__Assignment__
Could every line below be written out exactly as it appears?

Dataset entries:
════

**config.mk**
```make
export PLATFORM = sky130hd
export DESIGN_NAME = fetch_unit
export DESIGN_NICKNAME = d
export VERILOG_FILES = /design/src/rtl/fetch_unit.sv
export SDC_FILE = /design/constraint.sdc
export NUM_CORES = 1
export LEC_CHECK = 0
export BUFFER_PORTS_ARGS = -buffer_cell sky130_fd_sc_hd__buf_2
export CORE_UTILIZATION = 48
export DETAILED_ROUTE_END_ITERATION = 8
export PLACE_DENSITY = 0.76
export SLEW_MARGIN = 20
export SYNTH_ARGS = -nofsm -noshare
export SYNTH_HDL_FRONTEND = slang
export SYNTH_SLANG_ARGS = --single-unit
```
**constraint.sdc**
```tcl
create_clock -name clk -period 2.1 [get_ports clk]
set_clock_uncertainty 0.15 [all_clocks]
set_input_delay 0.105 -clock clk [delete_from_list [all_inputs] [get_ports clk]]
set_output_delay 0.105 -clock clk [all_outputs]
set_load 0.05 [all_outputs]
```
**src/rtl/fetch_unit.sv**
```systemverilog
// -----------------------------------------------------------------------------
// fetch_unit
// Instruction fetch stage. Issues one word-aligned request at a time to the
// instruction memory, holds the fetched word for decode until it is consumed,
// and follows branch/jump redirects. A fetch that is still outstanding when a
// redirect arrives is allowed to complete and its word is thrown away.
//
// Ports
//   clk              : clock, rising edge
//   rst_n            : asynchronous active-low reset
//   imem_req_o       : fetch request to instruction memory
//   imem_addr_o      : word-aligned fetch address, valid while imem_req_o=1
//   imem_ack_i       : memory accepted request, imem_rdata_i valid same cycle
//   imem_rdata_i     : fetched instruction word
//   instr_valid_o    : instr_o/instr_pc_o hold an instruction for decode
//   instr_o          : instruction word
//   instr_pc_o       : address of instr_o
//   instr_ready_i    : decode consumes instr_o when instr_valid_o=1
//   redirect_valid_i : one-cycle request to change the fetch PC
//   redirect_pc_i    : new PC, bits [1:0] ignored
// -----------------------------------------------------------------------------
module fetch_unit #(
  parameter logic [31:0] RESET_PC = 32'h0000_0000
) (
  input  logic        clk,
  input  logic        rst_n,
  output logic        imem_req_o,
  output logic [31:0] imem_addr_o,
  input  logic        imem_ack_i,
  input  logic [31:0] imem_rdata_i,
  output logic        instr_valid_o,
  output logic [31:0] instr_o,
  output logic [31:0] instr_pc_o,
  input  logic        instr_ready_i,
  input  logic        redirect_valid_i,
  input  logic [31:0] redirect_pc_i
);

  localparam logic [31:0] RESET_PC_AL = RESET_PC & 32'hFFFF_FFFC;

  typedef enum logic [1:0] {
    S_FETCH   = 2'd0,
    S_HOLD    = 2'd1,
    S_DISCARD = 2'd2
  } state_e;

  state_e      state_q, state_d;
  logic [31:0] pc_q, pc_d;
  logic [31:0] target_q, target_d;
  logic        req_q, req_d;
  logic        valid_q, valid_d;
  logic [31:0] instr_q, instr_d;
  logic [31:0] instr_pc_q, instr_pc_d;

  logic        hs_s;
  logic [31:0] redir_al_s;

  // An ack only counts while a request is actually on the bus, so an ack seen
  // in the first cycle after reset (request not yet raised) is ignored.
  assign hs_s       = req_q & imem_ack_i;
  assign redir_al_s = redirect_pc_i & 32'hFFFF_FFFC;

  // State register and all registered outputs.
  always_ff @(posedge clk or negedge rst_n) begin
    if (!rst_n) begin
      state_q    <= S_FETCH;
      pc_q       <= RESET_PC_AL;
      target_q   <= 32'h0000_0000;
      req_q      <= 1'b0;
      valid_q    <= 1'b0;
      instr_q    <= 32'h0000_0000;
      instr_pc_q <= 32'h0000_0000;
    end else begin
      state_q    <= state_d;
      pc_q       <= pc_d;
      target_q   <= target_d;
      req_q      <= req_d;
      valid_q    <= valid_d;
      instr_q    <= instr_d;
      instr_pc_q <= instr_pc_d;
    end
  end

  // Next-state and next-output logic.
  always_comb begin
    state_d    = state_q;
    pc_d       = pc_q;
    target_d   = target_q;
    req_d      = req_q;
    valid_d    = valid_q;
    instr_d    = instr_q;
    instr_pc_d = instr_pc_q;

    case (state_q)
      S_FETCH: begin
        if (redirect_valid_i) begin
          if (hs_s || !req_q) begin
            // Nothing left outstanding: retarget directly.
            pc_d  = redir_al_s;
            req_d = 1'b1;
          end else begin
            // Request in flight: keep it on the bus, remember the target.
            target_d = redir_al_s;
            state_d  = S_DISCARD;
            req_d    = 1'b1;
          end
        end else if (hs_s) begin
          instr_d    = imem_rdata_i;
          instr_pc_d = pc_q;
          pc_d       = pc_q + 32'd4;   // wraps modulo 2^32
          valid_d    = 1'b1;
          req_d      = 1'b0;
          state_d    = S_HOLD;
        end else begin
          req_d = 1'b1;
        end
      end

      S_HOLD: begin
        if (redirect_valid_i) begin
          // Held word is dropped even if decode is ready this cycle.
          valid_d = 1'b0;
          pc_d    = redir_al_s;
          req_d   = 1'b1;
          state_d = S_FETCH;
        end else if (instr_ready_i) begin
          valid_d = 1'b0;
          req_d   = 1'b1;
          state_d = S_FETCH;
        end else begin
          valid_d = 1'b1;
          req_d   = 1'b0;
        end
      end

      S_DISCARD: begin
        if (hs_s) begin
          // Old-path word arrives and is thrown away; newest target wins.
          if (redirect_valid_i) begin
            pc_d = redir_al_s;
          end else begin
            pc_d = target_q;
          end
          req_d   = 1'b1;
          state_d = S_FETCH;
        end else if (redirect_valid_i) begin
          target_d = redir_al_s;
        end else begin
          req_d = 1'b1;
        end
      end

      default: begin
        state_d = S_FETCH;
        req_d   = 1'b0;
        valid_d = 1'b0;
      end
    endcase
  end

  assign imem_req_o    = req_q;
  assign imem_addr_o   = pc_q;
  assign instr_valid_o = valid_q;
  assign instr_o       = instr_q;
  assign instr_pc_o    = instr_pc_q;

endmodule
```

════

__Result for this task__
**config.mk**
```make
export PLATFORM = sky130hd
export DESIGN_NAME = fetch_unit
export DESIGN_NICKNAME = d
export VERILOG_FILES = /design/src/rtl/fetch_unit.sv
export SDC_FILE = /design/constraint.sdc
export NUM_CORES = 1
export LEC_CHECK = 0
export BUFFER_PORTS_ARGS = -buffer_cell sky130_fd_sc_hd__buf_2
export CORE_UTILIZATION = 48
export DETAILED_ROUTE_END_ITERATION = 8
export PLACE_DENSITY = 0.76
export SLEW_MARGIN = 20
export SYNTH_ARGS = -nofsm -noshare
export SYNTH_HDL_FRONTEND = slang
export SYNTH_SLANG_ARGS = --single-unit
```
**constraint.sdc**
```tcl
create_clock -name clk -period 2.1 [get_ports clk]
set_clock_uncertainty 0.15 [all_clocks]
set_input_delay 0.105 -clock clk [delete_from_list [all_inputs] [get_ports clk]]
set_output_delay 0.105 -clock clk [all_outputs]
set_load 0.05 [all_outputs]
```
**src/rtl/fetch_unit.sv**
```systemverilog
// -----------------------------------------------------------------------------
// fetch_unit
// Instruction fetch stage. Issues one word-aligned request at a time to the
// instruction memory, holds the fetched word for decode until it is consumed,
// and follows branch/jump redirects. A fetch that is still outstanding when a
// redirect arrives is allowed to complete and its word is thrown away.
//
// Ports
//   clk              : clock, rising edge
//   rst_n            : asynchronous active-low reset
//   imem_req_o       : fetch request to instruction memory
//   imem_addr_o      : word-aligned fetch address, valid while imem_req_o=1
//   imem_ack_i       : memory accepted request, imem_rdata_i valid same cycle
//   imem_rdata_i     : fetched instruction word
//   instr_valid_o    : instr_o/instr_pc_o hold an instruction for decode
//   instr_o          : instruction word
//   instr_pc_o       : address of instr_o
//   instr_ready_i    : decode consumes instr_o when instr_valid_o=1
//   redirect_valid_i : one-cycle request to change the fetch PC
//   redirect_pc_i    : new PC, bits [1:0] ignored
// -----------------------------------------------------------------------------
module fetch_unit #(
  parameter logic [31:0] RESET_PC = 32'h0000_0000
) (
  input  logic        clk,
  input  logic        rst_n,
  output logic        imem_req_o,
  output logic [31:0] imem_addr_o,
  input  logic        imem_ack_i,
  input  logic [31:0] imem_rdata_i,
  output logic        instr_valid_o,
  output logic [31:0] instr_o,
  output logic [31:0] instr_pc_o,
  input  logic        instr_ready_i,
  input  logic        redirect_valid_i,
  input  logic [31:0] redirect_pc_i
);

  localparam logic [31:0] RESET_PC_AL = RESET_PC & 32'hFFFF_FFFC;

  typedef enum logic [1:0] {
    S_FETCH   = 2'd0,
    S_HOLD    = 2'd1,
    S_DISCARD = 2'd2
  } state_e;

  state_e      state_q, state_d;
  logic [31:0] pc_q, pc_d;
  logic [31:0] target_q, target_d;
  logic        req_q, req_d;
  logic        valid_q, valid_d;
  logic [31:0] instr_q, instr_d;
  logic [31:0] instr_pc_q, instr_pc_d;

  logic        hs_s;
  logic [31:0] redir_al_s;

  // An ack only counts while a request is actually on the bus, so an ack seen
  // in the first cycle after reset (request not yet raised) is ignored.
  assign hs_s       = req_q & imem_ack_i;
  assign redir_al_s = redirect_pc_i & 32'hFFFF_FFFC;

  // State register and all registered outputs.
  always_ff @(posedge clk or negedge rst_n) begin
    if (!rst_n) begin
      state_q    <= S_FETCH;
      pc_q       <= RESET_PC_AL;
      target_q   <= 32'h0000_0000;
      req_q      <= 1'b0;
      valid_q    <= 1'b0;
      instr_q    <= 32'h0000_0000;
      instr_pc_q <= 32'h0000_0000;
    end else begin
      state_q    <= state_d;
      pc_q       <= pc_d;
      target_q   <= target_d;
      req_q      <= req_d;
      valid_q    <= valid_d;
      instr_q    <= instr_d;
      instr_pc_q <= instr_pc_d;
    end
  end

  // Next-state and next-output logic.
  always_comb begin
    state_d    = state_q;
    pc_d       = pc_q;
    target_d   = target_q;
    req_d      = req_q;
    valid_d    = valid_q;
    instr_d    = instr_q;
    instr_pc_d = instr_pc_q;

    case (state_q)
      S_FETCH: begin
        if (redirect_valid_i) begin
          if (hs_s || !req_q) begin
            // Nothing left outstanding: retarget directly.
            pc_d  = redir_al_s;
            req_d = 1'b1;
          end else begin
            // Request in flight: keep it on the bus, remember the target.
            target_d = redir_al_s;
            state_d  = S_DISCARD;
            req_d    = 1'b1;
          end
        end else if (hs_s) begin
          instr_d    = imem_rdata_i;
          instr_pc_d = pc_q;
          pc_d       = pc_q + 32'd4;   // wraps modulo 2^32
          valid_d    = 1'b1;
          req_d      = 1'b0;
          state_d    = S_HOLD;
        end else begin
          req_d = 1'b1;
        end
      end

      S_HOLD: begin
        if (redirect_valid_i) begin
          // Held word is dropped even if decode is ready this cycle.
          valid_d = 1'b0;
          pc_d    = redir_al_s;
          req_d   = 1'b1;
          state_d = S_FETCH;
        end else if (instr_ready_i) begin
          valid_d = 1'b0;
          req_d   = 1'b1;
          state_d = S_FETCH;
        end else begin
          valid_d = 1'b1;
          req_d   = 1'b0;
        end
      end

      S_DISCARD: begin
        if (hs_s) begin
          // Old-path word arrives and is thrown away; newest target wins.
          if (redirect_valid_i) begin
            pc_d = redir_al_s;
          end else begin
            pc_d = target_q;
          end
          req_d   = 1'b1;
          state_d = S_FETCH;
        end else if (redirect_valid_i) begin
          target_d = redir_al_s;
        end else begin
          req_d = 1'b1;
        end
      end

      default: begin
        state_d = S_FETCH;
        req_d   = 1'b0;
        valid_d = 1'b0;
      end
    endcase
  end

  assign imem_req_o    = req_q;
  assign imem_addr_o   = pc_q;
  assign instr_valid_o = valid_q;
  assign instr_o       = instr_q;
  assign instr_pc_o    = instr_pc_q;

endmodule
```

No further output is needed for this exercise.